INPUT MATERIAL START

===== src/rtl/core/tld_pkg.sv =====
// tld_pkg: shared types and constants for the terminal line discipline buffer.
// Holds the sequencer state, the action and register codes, and the result record.
// No dependencies.
`default_nettype none

package tld_pkg;

  localparam logic [7:0] NEWLINE_CHAR = 8'h0A;

  // Configuration register indexes
  localparam logic CFG_ECHO_ENABLE    = 1'b0;
  localparam logic CFG_CANONICAL_MODE = 1'b1;

  typedef enum logic {
    ACT_KEY  = 1'b0,
    ACT_READ = 1'b1
  } tld_action_t;

  typedef enum logic [2:0] {
    ST_IDLE,
    ST_XFER_RD,
    ST_XFER_WR,
    ST_RD_WAIT,
    ST_RESP
  } tld_state_t;

  typedef struct packed {
    logic       echo_valid;
    logic [7:0] echo_char;
    logic       read_valid;
    logic [7:0] read_char;
    logic       read_empty;
    logic       line_end;
    logic       char_dropped;
  } tld_result_t;

endpackage

`default_nettype wire


===== src/rtl/core/tld_ring.sv =====
// tld_ring: character store of one ring, one write port and one read port.
// Read data is registered and appears in the cycle after the read request.
// No package dependencies.
`default_nettype none

module tld_ring #(
  parameter int DEPTH = 256,
  parameter int AW    = 8
) (
  input  wire logic          clk,
  input  wire logic          wr_en,
  input  wire logic [AW-1:0] wr_addr,
  input  wire logic [7:0]    wr_data,
  input  wire logic          rd_en,
  input  wire logic [AW-1:0] rd_addr,
  output logic      [7:0]    rd_data
);

  logic [7:0] mem [DEPTH];
  logic [7:0] rd_data_r;

  always_ff @(posedge clk) begin
    if (wr_en) begin
      mem[wr_addr] <= wr_data;
    end
  end

  always_ff @(posedge clk) begin
    if (rd_en) begin
      rd_data_r <= mem[rd_addr];
    end
  end

  assign rd_data = rd_data_r;

endmodule

`default_nettype wire


===== src/rtl/core/tld_ctrl.sv =====
// tld_ctrl: sequencer for the line discipline buffer; owns the ring pointers,
// drives both ring ports and builds one result per transaction.
// Depends on tld_pkg.
`default_nettype none

module tld_ctrl #(
  parameter int DEPTH = 256,
  parameter int AW    = 8
) (
  input  wire logic                clk,
  input  wire logic                rst_n,
  input  wire logic                echo_enable,
  input  wire logic                canonical_mode,
  input  wire logic                in_valid,
  output logic                     in_stall,
  input  wire logic                in_action,
  input  wire logic [7:0]          in_char,
  output logic                     raw_we,
  output logic      [AW-1:0]       raw_waddr,
  output logic      [7:0]          raw_wdata,
  output logic                     raw_re,
  output logic      [AW-1:0]       raw_raddr,
  input  wire logic [7:0]          raw_rdata,
  output logic                     cooked_we,
  output logic      [AW-1:0]       cooked_waddr,
  output logic      [7:0]          cooked_wdata,
  output logic                     cooked_re,
  output logic      [AW-1:0]       cooked_raddr,
  input  wire logic [7:0]          cooked_rdata,
  output logic                     res_valid,
  input  wire logic                res_ready,
  output tld_pkg::tld_result_t     res
);

  import tld_pkg::*;

  localparam logic [AW-1:0] LAST_POS = AW'(DEPTH - 1);

  function automatic logic [AW-1:0] ring_next(input logic [AW-1:0] pos);
    ring_next = (pos == LAST_POS) ? '0 : pos + 1'b1;
  endfunction

  tld_state_t  state_r, state_nxt;
  logic [AW-1:0] raw_head_r, raw_head_nxt, raw_tail_r, raw_tail_nxt;
  logic [AW-1:0] cooked_head_r, cooked_head_nxt, cooked_tail_r, cooked_tail_nxt;
  tld_result_t res_r, res_nxt;
  logic        raw_empty, raw_full, cooked_empty, cooked_full;
  logic [7:0]  rd_char;

  assign raw_empty    = (raw_head_r == raw_tail_r);
  assign raw_full     = (ring_next(raw_head_r) == raw_tail_r);
  assign cooked_empty = (cooked_head_r == cooked_tail_r);
  assign cooked_full  = (ring_next(cooked_head_r) == cooked_tail_r);
  assign rd_char      = canonical_mode ? cooked_rdata : raw_rdata;

  always_ff @(posedge clk) begin
    if (!rst_n) begin
      state_r       <= ST_IDLE;
      raw_head_r    <= '0;
      raw_tail_r    <= '0;
      cooked_head_r <= '0;
      cooked_tail_r <= '0;
    end else begin
      state_r       <= state_nxt;
      raw_head_r    <= raw_head_nxt;
      raw_tail_r    <= raw_tail_nxt;
      cooked_head_r <= cooked_head_nxt;
      cooked_tail_r <= cooked_tail_nxt;
    end
  end

  always_ff @(posedge clk) begin
    res_r <= res_nxt;
  end

  always_comb begin
    state_nxt       = state_r;
    raw_head_nxt    = raw_head_r;
    raw_tail_nxt    = raw_tail_r;
    cooked_head_nxt = cooked_head_r;
    cooked_tail_nxt = cooked_tail_r;
    res_nxt         = res_r;
    in_stall        = (state_r != ST_IDLE);
    res_valid       = 1'b0;
    raw_we          = 1'b0;
    raw_waddr       = raw_head_r;
    raw_wdata       = in_char;
    raw_re          = 1'b0;
    raw_raddr       = raw_tail_r;
    cooked_we       = 1'b0;
    cooked_waddr    = cooked_head_r;
    cooked_wdata    = raw_rdata;
    cooked_re       = 1'b0;
    cooked_raddr    = cooked_tail_r;

    unique case (state_r)
      ST_IDLE: begin
        if (in_valid) begin
          res_nxt = '0;
          if (in_action == ACT_KEY) begin
            // Drop the character when the raw ring is full, still echo it if echo is on in canonical mode
            if (raw_full) begin
              res_nxt.char_dropped = 1'b1;
            end else begin
              raw_we       = 1'b1;
              raw_head_nxt = ring_next(raw_head_r);
            end
            if (echo_enable && canonical_mode) begin
              res_nxt.echo_valid = 1'b1;
              res_nxt.echo_char  = in_char;
            end
            state_nxt = (canonical_mode && in_char == NEWLINE_CHAR) ? ST_XFER_RD : ST_RESP;
          end else if (canonical_mode) begin
            if (cooked_empty) begin
              res_nxt.read_empty = 1'b1;
              state_nxt          = ST_RESP;
            end else begin
              cooked_re       = 1'b1;
              cooked_tail_nxt = ring_next(cooked_tail_r);
              state_nxt       = ST_RD_WAIT;
            end
          end else begin
            if (raw_empty) begin
              res_nxt.read_empty = 1'b1;
              state_nxt          = ST_RESP;
            end else begin
              raw_re       = 1'b1;
              raw_tail_nxt = ring_next(raw_tail_r);
              state_nxt    = ST_RD_WAIT;
            end
          end
        end
      end
      ST_XFER_RD: begin
        if (raw_empty || cooked_full) begin
          state_nxt = ST_RESP;
        end else begin
          raw_re       = 1'b1;
          raw_tail_nxt = ring_next(raw_tail_r);
          state_nxt    = ST_XFER_WR;
        end
      end
      ST_XFER_WR: begin
        cooked_we       = 1'b1;
        cooked_head_nxt = ring_next(cooked_head_r);
        state_nxt       = ST_XFER_RD;
      end
      ST_RD_WAIT: begin
        res_nxt.read_valid = 1'b1;
        res_nxt.read_char  = rd_char;
        if (canonical_mode) begin
          res_nxt.line_end = (rd_char == NEWLINE_CHAR);
        end else if (echo_enable) begin
          res_nxt.echo_valid = 1'b1;
          res_nxt.echo_char  = rd_char;
        end
        state_nxt = ST_RESP;
      end
      ST_RESP: begin
        res_valid = 1'b1;
        if (res_ready) begin
          state_nxt = ST_IDLE;
        end
      end
      default: state_nxt = ST_IDLE;
    endcase
  end

  assign res = res_r;

endmodule

`default_nettype wire


===== src/rtl/core/tty_line_discipline_buffer.sv =====
// tty_line_discipline_buffer: top level of the terminal input buffer.
// Holds the configuration registers, two ring stores, the sequencer and the
// result register. Depends on tld_pkg, tld_ring and tld_ctrl.
//
//   Input channel (in_valid / in_stall): in_action selects a key character
//   (in_char is stored in the raw ring unless full) or a read request (one character
//   is popped or empty flagged). Each gives one result on out_valid / out_stall.
//   Configuration: cfg_wr_en writes cfg_wdata into register cfg_index
//   (0 echo enable, 1 canonical mode); write only while the block is idle.
//   Flow: a plain key or an empty read goes from ST_IDLE via ST_RESP into the
//   result register, and the next input is taken back in ST_IDLE; a read that
//   pops adds one ring read (ST_RD_WAIT). A canonical newline moves characters
//   raw to cooked (ST_XFER_RD, ST_XFER_WR) until raw is empty or cooked full.
//   in_stall is high while a transaction is worked on; one item at a time.
//   Stall: hold the result while out_stall is high; the next input is still
//   accepted and waits in the sequencer until the result register frees up.
//   Reset (rst_n low, synchronous): clear all ring pointers, set echo and
//   canonical mode; ring contents are left as they are. No clearing pass.
`default_nettype none

module tty_line_discipline_buffer #(
  parameter int RING_DEPTH = 256
) (
  input  wire logic       clk,
  input  wire logic       rst_n,
  input  wire logic       cfg_wr_en,
  input  wire logic       cfg_index,
  input  wire logic       cfg_wdata,
  input  wire logic       in_valid,
  output logic            in_stall,
  input  wire logic       in_action,
  input  wire logic [7:0] in_char,
  output logic            out_valid,
  input  wire logic       out_stall,
  output logic            out_echo_valid,
  output logic      [7:0] out_echo_char,
  output logic            out_read_valid,
  output logic      [7:0] out_read_char,
  output logic            out_read_empty,
  output logic            out_line_end,
  output logic            out_char_dropped
);

  import tld_pkg::*;

  localparam int AW = $clog2(RING_DEPTH);

  logic          echo_enable_r, canonical_mode_r;
  logic          raw_we, raw_re, cooked_we, cooked_re;
  logic [AW-1:0] raw_waddr, raw_raddr, cooked_waddr, cooked_raddr;
  logic [7:0]    raw_wdata, raw_rdata, cooked_wdata, cooked_rdata;
  logic          res_valid, res_ready;
  tld_result_t   res;
  logic          out_valid_r;
  tld_result_t   out_res_r;

  // Configuration registers: take a write whenever enabled
  always_ff @(posedge clk) begin
    if (!rst_n) begin
      echo_enable_r    <= 1'b1;
      canonical_mode_r <= 1'b1;
    end else if (cfg_wr_en) begin
      unique case (cfg_index)
        CFG_ECHO_ENABLE:    echo_enable_r    <= cfg_wdata;
        CFG_CANONICAL_MODE: canonical_mode_r <= cfg_wdata;
        default:            ;
      endcase
    end
  end

  tld_ring #(.DEPTH(RING_DEPTH), .AW(AW)) u_raw_ring (
    .clk     (clk),
    .wr_en   (raw_we),
    .wr_addr (raw_waddr),
    .wr_data (raw_wdata),
    .rd_en   (raw_re),
    .rd_addr (raw_raddr),
    .rd_data (raw_rdata)
  );

  tld_ring #(.DEPTH(RING_DEPTH), .AW(AW)) u_cooked_ring (
    .clk     (clk),
    .wr_en   (cooked_we),
    .wr_addr (cooked_waddr),
    .wr_data (cooked_wdata),
    .rd_en   (cooked_re),
    .rd_addr (cooked_raddr),
    .rd_data (cooked_rdata)
  );

  tld_ctrl #(.DEPTH(RING_DEPTH), .AW(AW)) u_ctrl (
    .clk            (clk),
    .rst_n          (rst_n),
    .echo_enable    (echo_enable_r),
    .canonical_mode (canonical_mode_r),
    .in_valid       (in_valid),
    .in_stall       (in_stall),
    .in_action      (in_action),
    .in_char        (in_char),
    .raw_we         (raw_we),
    .raw_waddr      (raw_waddr),
    .raw_wdata      (raw_wdata),
    .raw_re         (raw_re),
    .raw_raddr      (raw_raddr),
    .raw_rdata      (raw_rdata),
    .cooked_we      (cooked_we),
    .cooked_waddr   (cooked_waddr),
    .cooked_wdata   (cooked_wdata),
    .cooked_re      (cooked_re),
    .cooked_raddr   (cooked_raddr),
    .cooked_rdata   (cooked_rdata),
    .res_valid      (res_valid),
    .res_ready      (res_ready),
    .res            (res)
  );

  // Result register: load when empty or when the current transaction leaves
  assign res_ready = !out_valid_r || !out_stall;

  always_ff @(posedge clk) begin
    if (!rst_n) begin
      out_valid_r <= 1'b0;
    end else if (res_ready) begin
      out_valid_r <= res_valid;
    end
  end

  // Hold the payload while stalled
  always_ff @(posedge clk) begin
    if (res_valid && res_ready) begin
      out_res_r <= res;
    end
  end

  assign out_valid        = out_valid_r;
  assign out_echo_valid   = out_res_r.echo_valid;
  assign out_echo_char    = out_res_r.echo_char;
  assign out_read_valid   = out_res_r.read_valid;
  assign out_read_char    = out_res_r.read_char;
  assign out_read_empty   = out_res_r.read_empty;
  assign out_line_end     = out_res_r.line_end;
  assign out_char_dropped = out_res_r.char_dropped;

endmodule

`default_nettype wire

INPUT MATERIAL END

(TASK DESCRIPTION)
Search the data for "Depends". Copy every matching line.

(SOLUTION FOR THIS PROBLEM)
// Depends on tld_pkg.
// result register. Depends on tld_pkg, tld_ring and tld_ctrl.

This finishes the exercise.